Worried Wife November 26, 2007 at 12:37 pm

I applaud VCU for taking this step. As wife to a man with varied medical problems (and advocate who chooses to attend lots of his medical visits) I’m seen a wide cross-section of physicians operate. While most seem reasonably human, few observed even the “making eye contact’ rule outlined by the school, and many more engage in the more subtle communication error of leaping to assumptions about my diabetic, sleep apneac, clinically depressed spouse. Unfortunately, those communication problems have led to his being mis-diagnosed and inadequately treated in many cases, until I stepped up and started pushing for answers.

Steve Lucas November 26, 2007 at 12:52 pm

My ultimate experience was the doctor who never once looked up from his file folder. When I was able to get him to look up he tapped his folder and told me quite emphatically that all he need to know was in the folder and seeing patients just slowed up his work.

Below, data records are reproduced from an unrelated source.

$ cat src/rtl/sram_arb_pkg.sv
// Shared types and constants for the two-requester syncRAM arbiter.
package sram_arb_pkg;

    // Default RAM geometry (matches the existing syncRAM)
    localparam int DEF_DATA_W = 8;
    localparam int DEF_ADDR_W = 8;

    // Requester identifiers, also used as grant/response ids
    localparam logic REQ_A = 1'b0;
    localparam logic REQ_B = 1'b1;

    // Command presented by a requester
    typedef struct packed {
        logic                  we;
        logic [DEF_ADDR_W-1:0] addr;
        logic [DEF_DATA_W-1:0] wdata;
    } cmd_t;

    // One slot of the read-return tracking pipeline
    typedef struct packed {
        logic vld;
        logic rd;
        logic id;
    } trk_t;

endpackage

Needless to say I did not go back.

Steve Lucas

Jared November 26, 2007 at 1:09 pm

How can I learn to care about patients from professors who could give a shit about my well-being?

Is that question ever asked? Pardon the bluntness, but with the brutality that information is forcefed to students, and the lack of empathy with which low grades are passed out along with the complete derangement of a sane learning environment at medical school I am not surprised that students leave it with a frail shell of a concept of effective communication to much more average people.

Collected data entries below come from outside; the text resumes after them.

--- src/rtl/bus_mux_arb_if.sv ---
// Bus multiplexer/arbiter interface.
// Bundles the source data, drive requests, control inputs and the registered
// bus outputs of bus_mux_arb.
//   master : request/data side (register file, ALU, control unit)
//   slave  : the arbiter itself
// Signals:
//   reg_data       NREG*WIDTH  register outputs, r[i] = reg_data[i*WIDTH +: WIDTH]
//   aluout         WIDTH       ALU result
//   din            WIDTH       external data-in
//   din_enable     1           DIN drive request
//   gout           1           ALU drive request
//   rout_en        1           register drive request
//   rout           SELW        register index
//   lock           1           freeze bus contents, ignore requests
//   cnt_clr        1           clear contention counter
//   buswires       WIDTH       registered bus value
//   bus_src        2           0 none/reset, 1 REG, 2 ALU, 3 DIN
//   bus_valid      1           buswires granted this cycle
//   contention_cnt CNT_W       saturating contended-cycle count
interface bus_mux_arb_if #(
  parameter int WIDTH = 16,
  parameter int NREG  = 8,
  parameter int SELW  = $clog2(NREG),
  parameter int CNT_W = 8
);
  logic [NREG*WIDTH-1:0] reg_data;
  logic [WIDTH-1:0]      aluout;
  logic [WIDTH-1:0]      din;
  logic                  din_enable;
  logic                  gout;
  logic                  rout_en;
  logic [SELW-1:0]       rout;
  logic                  lock;
  logic                  cnt_clr;
  logic [WIDTH-1:0]      buswires;
  logic [1:0]            bus_src;
  logic                  bus_valid;
  logic [CNT_W-1:0]      contention_cnt;

  modport master (
    output reg_data, aluout, din, din_enable, gout, rout_en, rout, lock, cnt_clr,
    input  buswires, bus_src, bus_valid, contention_cnt
  );

  modport slave (
    input  reg_data, aluout, din, din_enable, gout, rout_en, rout, lock, cnt_clr,
    output buswires, bus_src, bus_valid, contention_cnt
  );
endinterface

For a parallel example, in military training, the infantry is treated better for a shorter period of time, and yet no one questions that their training changes their amount of empathy. Why do people question that our training changes doctors?

-j

Chris November 26, 2007 at 1:22 pm

As a second semester med student, I got the chance to play with the third semesters as a patient for their behavioral oral exams. 10 minute interview, I’m given a chief complaint and various qualities which should tip any intelligent person off to my problem. I learned two things from this: first, it’s important to know what you’re asking for when you ask questions in an interview. Second, it’s important to be a human being when you talk to a patient.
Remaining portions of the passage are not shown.